Could it be SARS? Check for these clinical clues

Severe acute respiratory syndrome (SARS) isn’t distinctive enough to diagnose only from clinical symptoms, according to the Centers for Disease Control and Prevention.

But there are features that are common to SARS cases:

  • Symptoms emerge within two to 10 days of exposure, with a median incubation of four to six days.
  • Fever, headache, and myalgia will often develop first, with respiratory symptoms coming two to seven days later.
  • Patients may have a nonproductive cough or shortness of breath but usually do not have a sore throat, runny nose, or other upper respiratory symptoms.
  • All laboratory-confirmed SARS patients had radiographic evidence of pneumonia. Most (70% to 90%) had lymphopenia.
  • The overall fatality rate was 10%, but could be more than 50% in people older than 60.
  • Spread of the virus does not seem to occur before symptoms emerge. Most transmission occurs late in the illness when patients are likely to be hospitalized. 

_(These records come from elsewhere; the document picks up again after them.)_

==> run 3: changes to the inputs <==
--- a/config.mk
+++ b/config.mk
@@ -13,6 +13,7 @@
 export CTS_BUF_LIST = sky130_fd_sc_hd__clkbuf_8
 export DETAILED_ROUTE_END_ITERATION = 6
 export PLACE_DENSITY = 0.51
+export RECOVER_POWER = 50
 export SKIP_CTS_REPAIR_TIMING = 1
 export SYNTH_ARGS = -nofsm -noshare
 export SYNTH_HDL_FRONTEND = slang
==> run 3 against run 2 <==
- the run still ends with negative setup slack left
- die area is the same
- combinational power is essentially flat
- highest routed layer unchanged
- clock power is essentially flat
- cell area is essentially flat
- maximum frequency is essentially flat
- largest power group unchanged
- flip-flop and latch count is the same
<file path="config.mk">
export PLATFORM = sky130hd
export DESIGN_NAME = mac_dot_driver_flat
export DESIGN_NICKNAME = d
export VERILOG_FILES = /design/src/rtl/mac_pkg.sv /design/src/rtl/mac_dot_driver_if.sv /design/src/rtl/mac_cycle_counter.sv /design/src/rtl/mac_dot_driver.sv /design/src/flat_wrapper.sv
export SDC_FILE = /design/constraint.sdc
export NUM_CORES = 1
export LEC_CHECK = 0
export ABC_AREA = 0
export CAP_MARGIN = 20
export CORE_MARGIN = 2
export CORE_UTILIZATION = 44
export DETAILED_ROUTE_END_ITERATION = 6
export GPL_ROUTABILITY_DRIVEN = 0
export GPL_TIMING_DRIVEN = 0
export PLACE_DENSITY = 0.91
export SKIP_LAST_GASP = 1
export SLEW_MARGIN = 20
export SYNTH_ARGS = -nofsm -noshare
export SYNTH_HDL_FRONTEND = slang
export SYNTH_SLANG_ARGS = --single-unit
</file>
<file path="constraint.sdc">
create_clock -name clk -period 3.2 [get_ports clk]
set_clock_uncertainty 0.1 [all_clocks]
set_input_delay 0.8 -clock clk [delete_from_list [all_inputs] [get_ports clk]]
set_output_delay 0.8 -clock clk [all_outputs]
set_load 0.02 [all_outputs]
</file>
$ cat config.mk
export PLATFORM = sky130hd
export DESIGN_NAME = decoder_scan_ctrl_flat
export DESIGN_NICKNAME = d
export VERILOG_FILES = /design/src/rtl/decoder_scan_ctrl_if.sv /design/src/rtl/decoder_scan_ctrl.sv /design/src/flat_wrapper.sv
export SDC_FILE = /design/constraint.sdc
export NUM_CORES = 1
export LEC_CHECK = 0
export ABC_AREA = 0
export CORE_ASPECT_RATIO = 0.7
export CORE_MARGIN = 1.5
export CORE_UTILIZATION = 50
export CTS_CLUSTER_DIAMETER = 120
export CTS_CLUSTER_SIZE = 24
export DETAILED_ROUTE_END_ITERATION = 12
export PLACE_DENSITY_LB_ADDON = 0.25
export SLEW_MARGIN = 20
export SYNTH_ARGS = -nofsm -noshare
export SYNTH_HDL_FRONTEND = slang
export SYNTH_SLANG_ARGS = --single-unit
$ cat constraint.sdc
create_clock -name clk -period 1.9 [get_ports clk]
set_input_delay 0.475 -clock clk [delete_from_list [all_inputs] [get_ports clk]]
set_output_delay 0.475 -clock clk [all_outputs]
set_load 0.02 [all_outputs]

Universal Respiratory Etiquette Strategy

  • Provide surgical masks to all patients with symptoms of a respiratory illness. Provide instructions on the proper use and disposal of masks.
  • For patients who cannot wear a surgical mask, provide tissues and instructions on when to use them (i.e., when coughing, sneezing, or controlling nasal secretions), how and where to dispose of them, and the importance of hand hygiene after handling this material.
  • Provide hand hygiene materials in waiting room areas, and encourage patients with respiratory symptoms to perform hand hygiene.
  • Designate an area in waiting rooms where patients with respiratory symptoms can be segregated (ideally by at least 3 feet) from other patients who do not have respiratory symptoms.
  • Place patients with respiratory symptoms in a private room or cubicle as soon as possible for further evaluation.
  • Implement use of surgical or procedure masks by health care personnel during the evaluation of patients with respiratory symptoms.
  • Consider the installation of plexiglass barriers at the point of triage or registration to protect health care personnel from contact with respiratory droplets.
  • If no barriers are present, instruct registration and triage staff to remain at least 3 feet from unmasked patients and to consider wearing surgical masks during respiratory infection season.
  • Continue to use droplet precautions to manage patients with respiratory symptoms until it is determined that the cause of symptoms is not an infectious agent that requires precautions beyond standard precautions.